Work required -> Could you give the number of lines in the entries below that contain the word "localparam"? Only the number is wanted.

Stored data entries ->
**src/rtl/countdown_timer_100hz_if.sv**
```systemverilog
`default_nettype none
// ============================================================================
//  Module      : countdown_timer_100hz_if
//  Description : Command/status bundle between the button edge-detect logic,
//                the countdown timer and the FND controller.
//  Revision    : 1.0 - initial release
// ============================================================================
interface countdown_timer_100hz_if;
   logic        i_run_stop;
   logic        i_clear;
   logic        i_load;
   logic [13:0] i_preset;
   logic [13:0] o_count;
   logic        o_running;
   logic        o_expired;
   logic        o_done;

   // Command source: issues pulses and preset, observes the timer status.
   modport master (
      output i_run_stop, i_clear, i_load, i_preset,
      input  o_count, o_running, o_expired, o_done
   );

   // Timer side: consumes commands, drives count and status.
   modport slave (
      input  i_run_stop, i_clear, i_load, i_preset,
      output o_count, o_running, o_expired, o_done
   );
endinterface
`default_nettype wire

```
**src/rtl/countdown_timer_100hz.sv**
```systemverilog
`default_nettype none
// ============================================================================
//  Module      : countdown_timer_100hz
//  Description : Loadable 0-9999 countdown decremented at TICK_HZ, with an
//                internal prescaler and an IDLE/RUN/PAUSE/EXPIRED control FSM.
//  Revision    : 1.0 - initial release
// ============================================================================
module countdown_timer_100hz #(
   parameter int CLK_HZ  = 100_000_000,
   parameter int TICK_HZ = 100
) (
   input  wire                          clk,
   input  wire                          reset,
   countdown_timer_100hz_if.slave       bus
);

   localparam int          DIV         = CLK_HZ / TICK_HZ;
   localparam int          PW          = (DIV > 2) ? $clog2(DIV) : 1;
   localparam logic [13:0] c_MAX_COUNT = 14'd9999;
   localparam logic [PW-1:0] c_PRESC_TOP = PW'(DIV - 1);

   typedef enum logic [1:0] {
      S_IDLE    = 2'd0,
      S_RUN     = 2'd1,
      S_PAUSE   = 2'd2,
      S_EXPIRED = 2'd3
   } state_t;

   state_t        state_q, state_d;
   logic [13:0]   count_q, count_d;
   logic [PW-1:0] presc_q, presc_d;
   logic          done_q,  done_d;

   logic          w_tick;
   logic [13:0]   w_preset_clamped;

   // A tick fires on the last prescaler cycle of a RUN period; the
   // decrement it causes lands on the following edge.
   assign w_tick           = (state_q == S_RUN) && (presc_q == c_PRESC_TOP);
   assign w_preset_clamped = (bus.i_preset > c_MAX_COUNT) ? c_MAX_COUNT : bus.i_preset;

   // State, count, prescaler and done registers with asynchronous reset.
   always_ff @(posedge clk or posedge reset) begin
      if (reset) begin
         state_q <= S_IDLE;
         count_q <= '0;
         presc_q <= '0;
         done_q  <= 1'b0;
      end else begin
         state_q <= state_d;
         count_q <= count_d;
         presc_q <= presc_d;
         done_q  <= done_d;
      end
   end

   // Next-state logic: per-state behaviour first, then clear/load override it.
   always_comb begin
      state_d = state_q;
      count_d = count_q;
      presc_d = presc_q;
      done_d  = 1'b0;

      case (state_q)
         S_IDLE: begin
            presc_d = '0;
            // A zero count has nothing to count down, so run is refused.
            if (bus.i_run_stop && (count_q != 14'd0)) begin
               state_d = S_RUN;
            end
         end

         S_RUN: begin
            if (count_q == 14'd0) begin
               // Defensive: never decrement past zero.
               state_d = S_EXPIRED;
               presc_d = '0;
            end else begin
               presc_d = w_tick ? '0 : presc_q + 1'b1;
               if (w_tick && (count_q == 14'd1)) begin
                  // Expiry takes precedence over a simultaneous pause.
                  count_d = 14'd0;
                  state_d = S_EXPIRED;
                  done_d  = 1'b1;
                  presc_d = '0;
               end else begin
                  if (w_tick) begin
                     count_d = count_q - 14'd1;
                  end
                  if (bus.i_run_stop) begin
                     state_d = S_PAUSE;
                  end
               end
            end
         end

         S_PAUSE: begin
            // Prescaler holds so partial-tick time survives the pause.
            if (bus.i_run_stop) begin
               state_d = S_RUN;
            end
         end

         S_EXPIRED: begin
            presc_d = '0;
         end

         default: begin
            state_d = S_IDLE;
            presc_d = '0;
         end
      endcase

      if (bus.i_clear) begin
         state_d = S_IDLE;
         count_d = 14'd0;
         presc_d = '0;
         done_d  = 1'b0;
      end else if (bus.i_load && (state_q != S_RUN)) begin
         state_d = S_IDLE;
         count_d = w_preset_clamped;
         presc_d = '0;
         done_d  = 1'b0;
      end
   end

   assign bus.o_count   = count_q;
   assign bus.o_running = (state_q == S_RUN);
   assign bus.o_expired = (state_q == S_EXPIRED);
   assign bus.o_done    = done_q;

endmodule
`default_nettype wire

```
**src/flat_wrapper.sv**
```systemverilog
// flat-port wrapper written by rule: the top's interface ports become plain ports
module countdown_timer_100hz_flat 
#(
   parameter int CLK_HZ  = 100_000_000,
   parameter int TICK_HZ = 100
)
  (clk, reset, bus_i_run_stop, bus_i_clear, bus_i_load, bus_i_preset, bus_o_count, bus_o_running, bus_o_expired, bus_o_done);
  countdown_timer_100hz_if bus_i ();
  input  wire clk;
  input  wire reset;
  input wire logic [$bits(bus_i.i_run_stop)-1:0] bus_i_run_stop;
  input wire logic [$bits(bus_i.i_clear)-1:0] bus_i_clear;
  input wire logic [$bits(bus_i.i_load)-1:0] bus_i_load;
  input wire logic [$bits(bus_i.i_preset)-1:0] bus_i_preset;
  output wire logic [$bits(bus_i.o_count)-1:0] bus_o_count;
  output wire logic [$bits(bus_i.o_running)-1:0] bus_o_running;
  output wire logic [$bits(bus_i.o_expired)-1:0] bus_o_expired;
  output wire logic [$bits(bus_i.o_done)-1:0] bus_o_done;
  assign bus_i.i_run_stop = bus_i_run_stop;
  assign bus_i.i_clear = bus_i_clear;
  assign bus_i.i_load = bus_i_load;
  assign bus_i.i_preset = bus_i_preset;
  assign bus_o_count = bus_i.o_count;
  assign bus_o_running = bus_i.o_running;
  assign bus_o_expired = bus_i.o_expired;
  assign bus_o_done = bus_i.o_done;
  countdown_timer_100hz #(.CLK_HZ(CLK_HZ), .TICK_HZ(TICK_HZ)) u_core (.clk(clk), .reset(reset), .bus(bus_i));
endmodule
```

Response -> 4